[Collected data]
+---+

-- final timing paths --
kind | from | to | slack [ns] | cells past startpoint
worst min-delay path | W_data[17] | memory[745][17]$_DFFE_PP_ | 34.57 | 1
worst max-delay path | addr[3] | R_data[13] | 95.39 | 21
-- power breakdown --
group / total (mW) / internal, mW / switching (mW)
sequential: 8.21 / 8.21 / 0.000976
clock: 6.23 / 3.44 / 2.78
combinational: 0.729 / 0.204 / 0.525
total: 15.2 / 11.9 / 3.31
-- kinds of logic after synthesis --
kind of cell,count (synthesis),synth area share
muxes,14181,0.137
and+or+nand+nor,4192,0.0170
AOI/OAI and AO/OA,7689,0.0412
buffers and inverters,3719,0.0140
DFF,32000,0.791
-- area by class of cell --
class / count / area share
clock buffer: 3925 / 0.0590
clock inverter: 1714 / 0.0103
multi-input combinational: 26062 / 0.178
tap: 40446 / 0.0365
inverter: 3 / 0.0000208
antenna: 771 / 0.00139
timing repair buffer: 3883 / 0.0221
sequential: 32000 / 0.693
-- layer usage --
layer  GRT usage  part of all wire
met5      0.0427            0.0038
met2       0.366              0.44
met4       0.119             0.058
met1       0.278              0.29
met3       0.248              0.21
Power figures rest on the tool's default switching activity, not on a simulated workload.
File: ./run.sh
#!/bin/bash
# OpenROAD 26Q1-2900-gdf79404cd8, Yosys 0.63+post, stock flow scripts
make -C /OpenROAD-flow-scripts/flow DESIGN_CONFIG=/design/flow/config.mk WORK_HOME=/design/flow/orfs finish
File: ./config.mk
export PLATFORM = sky130hd
export DESIGN_NAME = DM
export DESIGN_NICKNAME = DM
export VERILOG_FILES = /design/flow/design.v
export SDC_FILE = /design/flow/constraint.sdc
export NUM_CORES = 4
export LEC_CHECK = 1
export CORE_UTILIZATION = 50
File: ./constraint.sdc
current_design DM

set clk_period 32.6
set clk_io_pct 0.2

create_clock -name clk0 -period $clk_period [get_ports {clk}]

set non_clock_inputs [all_inputs -no_clocks]
set_input_delay [expr $clk_period * $clk_io_pct] -clock clk0 $non_clock_inputs
set_output_delay [expr $clk_period * $clk_io_pct] -clock clk0 [all_outputs]
File: ./design.v
`timescale 1ns / 1ps
module DM(clk, addr, write_data, read_data, MemWrite, MemRead);
    parameter size = 64;
    input         clk;
    input         MemRead, MemWrite;
    input  [31:0] addr, write_data;
    output [31:0] read_data;
    reg [31:0] data_memory [0:size-1];
    initial begin
        for (integer i = 0; i < size; i = i + 1)
            data_memory[i] = 32'b0;
    end
    always @(posedge clk) begin
        if (MemWrite) begin
            data_memory[addr >> 2] = write_data;
        end
    end
    assign read_data = MemRead ? data_memory[addr >> 2] : 32'b0;
endmodule
==> results.json <==
{
  "outcome": "finished, final reports clean",
  "ant_nets": 0,
  "hold_path_class": "in -> reg",
  "use_met2": 0.4329,
  "fmax_mhz": 55.01,
  "io_pins": 99,
  "dp_hpwl_mm": 121.7,
  "synth.avg_cell_area_um2": 17.17,
  "warnings": 55,
  "cts_max_level": 4,
  "cts.repair.resized": 0,
  "gp_congestion": 0.9204,
  "synth_warnings": 1,
  "holdPathStages": 1,
  "vias": 45350,
  "tritoncts": "yes",
  "cts_root_buf": "clkbuf_16",
  "required_ps": 26080,
  "portBuffers": 72,
  "grt_pass1_wl_mm": 320.8,
  "ys_ff": 2048,
  "met3_usage": 0.1939,
  "drt_wl_total_mm": 220.6,
  "dieHeight_um": 402.6,
  "clock_sinks": 2048,
  "row_count": 146,
  "ys_cells": 4674,
  "grt_max_degree": 111,
  "synthCells": 4674,
  "clkSlewWorstSetupHoldPaths_ps": 60,
  "vdd_drop_max_v": 0.00005968,
  "edf_count": 2048,
  "vias_per_cell": 6.465,
  "drive_gt1_frac": 0.1445,
  "cts_buffer_depth": 3,
  "ys_types": 58,
  "overflow": 0,
  "top_area_cell": "edfxtp_1",
  "leakage_uw": 0.02815,
  "pre_cts_ws_ps": 14760,
  "yosys_area_mm2": 0.08023,
  "first_pass_iters": 5,
  "dp.cells": 6640,
  "areaGrowthSynthToFinish_pct": 12.39,
  "worst_pin_slew_ps": 1067,
  "fp_util": 0.5054,
  "arrival_ps": 11660,
  "largest_reg_flops": 2048,
  "drc": 0,
  "antenna_found_initial": 7,
  "fin_crit_sh": 0.5576,
  "cts_buffers": 203,
  "maxSlewViolCount": 0,
  "setup.worst_path.end_class": "output port",
  "drv_cap": 0,
  "avgRoutedWirePerCell_um": 31.46,
  "drt_iter0_markers": 3125,
  "top_area_frac": 0.7665,
  "finalHoldViolCount": 0,
  "layout_min_cycle_time_ps": 18180,
  "ys_async_sr_fraction": 0,
  "netlist_area_mm2": 0.08023,
  "setup_slack_ps": 14420,
  "track_usage": 0.3072,
  "start_kind": "input pin",
  "setup_viol": 0,
  "die_area_mm2": 0.1621,
  "crit_fanout": 54,
  "critPathKind": "in -> out",
  "yosysSeqAreaShare": 0.7665,
  "max_slew_margin": 0.2701,
  "final_cells": 7014,
  "die_w_um": 402.6,
  "cts_setup_buffers": 0,
  "rsz0062_at_grt": "no",
  "power_density_mw_per_mm2": 60.30,
  "topCellsByArea": "edfxtp_1, a221oi_1, a22oi_1, mux2i_1, nor3b_1",
  "grt_busiest_layer": "met2",
  "synth-main-ff-cell": "edfxtp_1",
  "first_global_vias": 46650,
  "fill_cells": 11640,
  "core_mm2": 0.1587,
  "grt_util_met1": 0.4236,
  "cts_hold_buf": 0,
  "fin_tns_setup_ps": 0
}
layer usage:
metal | vias to the layer above | routed length, µm
met3 | 451 | 32510
li1 | 19660 | -
met1 | 22640 | 76340
met5 | - | 173
met2 | 2586 | 102200
met4 | 10 | 9437
final cells by class:
type / count / area (µm²) / area share
timing repair buffer: 288 / 2212 / 0.02453
inverter: 6 / 25.02 / 0.0002775
antenna: 2 / 5.005 / 0.00005550
multi-input combinational: 2226 / 17520 / 0.1943
clock buffer: 260 / 5421 / 0.06012
clock inverter: 112 / 899.6 / 0.009976
sequential: 2048 / 61500 / 0.6820
tap: 2072 / 2592 / 0.02875
worst max-delay path, cell delays in order:
cell and delay, ps:
buf_8 180, buf_4 380, buf_4 360, nor2_4 560
buf_4 530, buf_4 640, a22oi_1 140, o211ai_1 390
a2111oi_0 170, buf_4 210, a41oi_1 750, clkdlybuf4s50_1 610
final timing paths:
path,from,endpoint,slack [ps]
min,write_data[26],data_memory[31][26],6010
max,addr[2],read_data[7],14420
placed cells by master (no fill, tap or decap), types with 43 or more instances in the layout:
master | Yosys | layout
a21o_1 | 56 | 56
nand3b_1 | 138 | 138
mux2_2 | 43 | 43
o2111ai_1 | 56 | 56
a22oi_1 | 248 | 248
nor3_1 | 100 | 97
nor3b_1 | 141 | 141
clkbuf_1 | 201 | 51
edfxtp_1 | 2048 | 2048
o22ai_1 | 64 | 64
buf_4 | 18 | 214
nor2_4 | 0 | 66
o21ai_0 | 183 | 183
a221oi_1 | 275 | 275
clkinv_1 | 0 | 48
and3_1 | 142 | 142
clkbuf_16 | 0 | 209
o221ai_1 | 48 | 48
a21oi_1 | 70 | 70
nand2b_1 | 58 | 56
mux2i_1 | 176 | 176
synthesized netlist by cell type (all sizes together), types with 2 or more instances:
| master | instances |
|---|---|
| a22oi | 248 |
| a22o | 29 |
| o22ai | 64 |
| and2 | 6 |
| clkbuf | 203 |
| and4b | 2 |
| buf | 191 |
| nand3b | 138 |
| nand3 | 20 |
| nand4bb | 2 |
| nor3b | 141 |
| nand2b | 58 |
| nor4 | 18 |
| a31oi | 15 |
| and3 | 142 |
| nor2 | 77 |
| or3b | 15 |
| a311oi | 14 |
| mux2 | 43 |
| o22a | 42 |
| a221oi | 276 |
| nor3 | 100 |
| edfxtp | 2048 |
| o2bb2ai | 3 |
| o2111ai | 56 |
| a21o | 56 |
| a41oi | 17 |
| nor4b | 2 |
| o221ai | 48 |
| inv | 6 |
| o31ai | 14 |
| a211oi | 3 |
| o41a | 7 |
| or3 | 2 |
| o211ai | 15 |
| o21ai | 188 |
| and3b | 28 |
| nor2b | 10 |
| and4bb | 3 |
| nand2 | 16 |
| a21oi | 70 |
| mux2i | 176 |
| mux4 | 37 |
| o32ai | 3 |
| a2111oi | 17 |
where the power goes:
part           internal (µW)  leakage [µW]  switching [µW]
combinational           84.7       0.00662             206
clock                   1270       0.00310             956
sequential              2920        0.0184            3.55
metrics by stage:
stage          area (µm²)  hold slack, ps  power, µW  utilization
2_1_floorplan       80230            6619       3119            -
3_3_place_gp        83850            6834       3263       0.5282
3_5_place_dp        83850            6842       3266       0.5282
4_1_cts             90170            5975       5473       0.5680
5_1_grt             90170            6000       5589       0.5680
6_report            90170            6015       5437       0.5680
cells by family after synthesis:
logic type	synth area share
DFF	0.7665
buffers and inverters	0.02224
and+or+nand+nor	0.06277
AOI/OAI and AO/OA	0.1101
muxes	0.03838
Power figures rest on the tool's default switching activity, not on a simulated workload.
### flow/run.sh
#!/bin/bash
# OpenROAD 26Q1-2900-gdf79404cd8, Yosys 0.63+post, stock flow scripts
make -C /OpenROAD-flow-scripts/flow DESIGN_CONFIG=/design/flow/config.mk WORK_HOME=/design/flow/orfs finish
### flow/config.mk
export PLATFORM = sky130hd
export DESIGN_NAME = vproc_queue
export DESIGN_NICKNAME = vproc_queue
export VERILOG_FILES = /design/flow/design.v
export SDC_FILE = /design/flow/constraint.sdc
export NUM_CORES = 4
export LEC_CHECK = 1
export CORE_UTILIZATION = 50
### flow/constraint.sdc
current_design vproc_queue

set clk_period 3.6
set clk_io_pct 0.2

create_clock -name clk0 -period $clk_period [get_ports {clk_i}]

set non_clock_inputs [all_inputs -no_clocks]
set_input_delay [expr $clk_period * $clk_io_pct] -clock clk0 $non_clock_inputs
set_output_delay [expr $clk_period * $clk_io_pct] -clock clk0 [all_outputs]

+---+

## Task details
Out of the data above, give again only the lines starting at the one holding "combinational: 0.729 / 0.204 / 0.525" and ending at the one holding "of all wire", unchanged.

## Solution below
combinational: 0.729 / 0.204 / 0.525
total: 15.2 / 11.9 / 3.31
-- kinds of logic after synthesis --
kind of cell,count (synthesis),synth area share
muxes,14181,0.137
and+or+nand+nor,4192,0.0170
AOI/OAI and AO/OA,7689,0.0412
buffers and inverters,3719,0.0140
DFF,32000,0.791
-- area by class of cell --
class / count / area share
clock buffer: 3925 / 0.0590
clock inverter: 1714 / 0.0103
multi-input combinational: 26062 / 0.178
tap: 40446 / 0.0365
inverter: 3 / 0.0000208
antenna: 771 / 0.00139
timing repair buffer: 3883 / 0.0221
sequential: 32000 / 0.693
-- layer usage --
layer  GRT usage  part of all wire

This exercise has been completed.